Collected data entries
********

From an optimization exercise on the open Yosys and OpenROAD flow, aimed at small area, a short achievable clock period and few clock cycles per item; shortcuts taken in it are not production practice. Where RTL was checked, it was by simulation tests only, not by an equivalence proof against the original. Power figures rest on the tool's default switching activity, not on a simulated workload.

## R
==> flow/design.v <==
`timescale 1ns/100ps
`default_nettype none
module fetch_top (
    input  logic  clk_in,
    input  logic  br_reset,
    input  logic  stall,
    input  logic  redirect_valid,
    input  logic [31:0] redirect_pc,
    output logic  out_valid,
    output logic [31:0] out_ins,
    output logic [31:0] out_pc,
    output logic [31:0] out_pred_pc,
    input  logic  upd_valid,
    input  logic [31:0] upd_pc,
    input  logic  upd_taken,
    output logic  mem_req,
    output logic [31:0] mem_addr,
    input  logic  mem_ack,
    input  logic [31:0] mem_data
);
    localparam logic [6:0] OP_JAL    = 7'b1101111;
    localparam logic [6:0] OP_BRANCH = 7'b1100011;
    logic [1:0]  ctr_q [16];
    logic [31:2] addr_q;      
    logic [31:2] np_q;        
    logic        stale_q;     
    logic        discard;
    logic        deliver;
    assign mem_addr    = {addr_q, 2'b00};
    assign out_pc      = {addr_q, 2'b00};
    assign out_pred_pc = {np_q, 2'b00};
    assign discard = mem_req && mem_ack && (stale_q || redirect_valid);
    assign deliver = mem_req && mem_ack && !stale_q && !redirect_valid && !stall;
    logic        is_jal, is_br, taken;
    logic [18:0] t_lo;
    logic        t_c;
    logic [10:0] hi_inc, hi_dec;
    logic [29:0] seq_pc;
    assign is_jal = (mem_data[6:0] == OP_JAL);
    assign is_br  = (mem_data[6:0] == OP_BRANCH);
    assign taken  = is_jal || (is_br && ctr_q[addr_q[5:2]][1]);
    tgt_add tgt_add_i (.a(addr_q[20:2]), .ins(mem_data), .s(t_lo), .co(t_c));
    incdec #(.N(11)) hi_id (.x(addr_q[31:21]), .inc(hi_inc), .dec(hi_dec));
    logic [18:0] seq_lo;
    logic        seq_c;
    inc #(.N(19)) seq_i (.x(addr_q[20:2]), .y(seq_lo), .co(seq_c));
    assign seq_pc = {seq_c ? hi_inc : addr_q[31:21], seq_lo};
    logic [29:0] np_hold;     
    logic        take;        
    logic [10:0] hi_c1, hi_c0;
    logic [10:0] np_hi_c1, np_hi_c0;
    logic [29:0] np_d;
    always_comb begin
        if (br_reset) begin
            np_hold = '0;
        end else if (redirect_valid) begin
            np_hold = redirect_pc[31:2];
        end else if (deliver) begin
            np_hold = seq_pc;
        end else begin
            np_hold = np_q;
        end
    end
    assign take  = deliver && taken && !br_reset;
    assign hi_c1 = mem_data[31] ? addr_q[31:21] : hi_inc;
    assign hi_c0 = mem_data[31] ? hi_dec : addr_q[31:21];
    assign np_hi_c1 = take ? hi_c1 : np_hold[29:19];
    assign np_hi_c0 = take ? hi_c0 : np_hold[29:19];
    sel2 #(.N(19)) lo_sel (.s(take), .a(t_lo), .b(np_hold[18:0]), .y(np_d[18:0]));
    sel2 #(.N(11)) hi_sel (.s(t_c), .a(np_hi_c1), .b(np_hi_c0), .y(np_d[29:19]));
    always_ff @(posedge clk_in) begin
        if (br_reset) begin
            mem_req   <= 1'b0;
            out_valid <= 1'b0;
            stale_q   <= 1'b0;
        end else begin
            out_valid <= deliver;
            if (!mem_req) begin
                if (!redirect_valid) begin
                    mem_req <= 1'b1;
                    stale_q <= 1'b0;
                end
            end else begin
                if (redirect_valid) begin
                    stale_q <= 1'b1;
                end
                if (discard) begin
                    mem_req <= 1'b0;
                end
                if (deliver) begin
                    mem_req <= 1'b0;
                end
            end
        end
    end
    always_ff @(posedge clk_in) begin
        np_q <= np_d;
    end
    always_ff @(posedge clk_in) begin
        if (!mem_req && !redirect_valid) begin
            addr_q <= np_q;
        end
    end
    always_ff @(posedge clk_in) begin
        out_ins <= mem_data;
    end
    for (genvar i = 0; i < 16; i++) begin : ctr_
        logic [1:0] c;
        logic [1:0] c_next;
        assign c = ctr_q[i];
        assign c_next = upd_taken ? {c[1] | c[0], c[1] | !c[0]}
                                  : {c[1] & c[0], c[1] & !c[0]};
        always_ff @(posedge clk_in) begin
            if (br_reset) begin
                ctr_q[i] <= 2'b01;
            end else if (upd_valid && upd_pc[5:2] == i) begin
                ctr_q[i] <= c_next;
            end
        end
    end
endmodule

********

**AIM OF THE EXERCISE:** In the lines above, spot each one that contains the word "flow" and copy it.

**TASK RESULT:**
From an optimization exercise on the open Yosys and OpenROAD flow, aimed at small area, a short achievable clock period and few clock cycles per item; shortcuts taken in it are not production practice. Where RTL was checked, it was by simulation tests only, not by an equivalence proof against the original. Power figures rest on the tool's default switching activity, not on a simulated workload.
==> flow/design.v <==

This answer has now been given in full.